文・写真/室橋裕和

 

■日本でいちばん「タイ濃度」が高い県

 茨城県南部には濃密なタイ世界が広がっている。高度経済成長期からバブル期にかけて日本にやってきて、そのまま定着したタイ人がたくさん暮らしているのだ。その理由については本連載#118で触れたが、そんなタイ人の集住する街のひとつが筑西だ。

 ここにはタイ寺院もあれば、年季の入った建物に3軒のタイレストランが入居する「タイ長屋」のような場所もあって、そこで僕はナムトックムー(豚焼肉とハーブのサラダ)とカオニャオ(もち米)を食べていた。タイ東北部イサーンの庶民的な料理である。茨城のタイ人はイサーン出身者が多いのだ。
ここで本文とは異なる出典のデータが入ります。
<file path="config.mk">
export PLATFORM = sky130hd
export DESIGN_NAME = drdy_flag_gen
export DESIGN_NICKNAME = d
export VERILOG_FILES = /design/src/rtl/drdy_pkg.sv /design/src/rtl/drdy_win_timer.sv /design/src/rtl/drdy_word_reg.sv /design/src/rtl/drdy_stat_merge.sv /design/src/rtl/drdy_flag_gen.sv
export SDC_FILE = /design/constraint.sdc
export NUM_CORES = 1
export LEC_CHECK = 0
export ABC_AREA = 1
export BUFFER_PORTS_ARGS = -buffer_cell sky130_fd_sc_hd__buf_2
export CORE_MARGIN = 2
export CORE_UTILIZATION = 48
export CTS_BUF_LIST = sky130_fd_sc_hd__clkbuf_4
export CTS_CLUSTER_DIAMETER = 150
export DETAILED_ROUTE_END_ITERATION = 8
export GPL_ROUTABILITY_DRIVEN = 0
export GPL_TIMING_DRIVEN = 0
export PLACE_DENSITY = 0.87
export SYNTH_ARGS = -nofsm -noshare
export SYNTH_HDL_FRONTEND = slang
export SYNTH_SLANG_ARGS = --single-unit
</file>
<file path="constraint.sdc">
create_clock -name clk -period 1.2 [get_ports clk]
set_clock_uncertainty 0.05 [all_clocks]
set_input_delay 0.06 -clock clk [delete_from_list [all_inputs] [get_ports clk]]
set_output_delay 0.06 -clock clk [all_outputs]
set_load 0.005 [all_outputs]
</file>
 となりのテーブルもやっぱりイサーンから日本に渡ってきて20年超というベテランのおばちゃんたちで、タイ語で話しかけてみると話題はすぐ近くに迫ったタイ正月、ソンクランのこととなった。僕はタイに住んでいたことがあり、いくらかタイ語がわかるのだ。

「そこのお寺でもやるんだけど、来週の日曜日にはカサマのほうにも行くよ」

「私たちで屋台を出してタイ料理つくるから、おいで」

 口々に誘われる。笠間市にもタイ寺院があるのだ。ソンクランの本来の日程は4月13~15日だが、今年は平日なので日本にあるタイ寺院では前後の土日にイベントを開催するところが多い。そして茨城にあるふたつの寺院は日程を別にして行うのだという。そのほうがたくさんの人が来られるし、両方楽しむこともできるからだ。

 というわけで、僕は笠間のほうに行ってみることにした。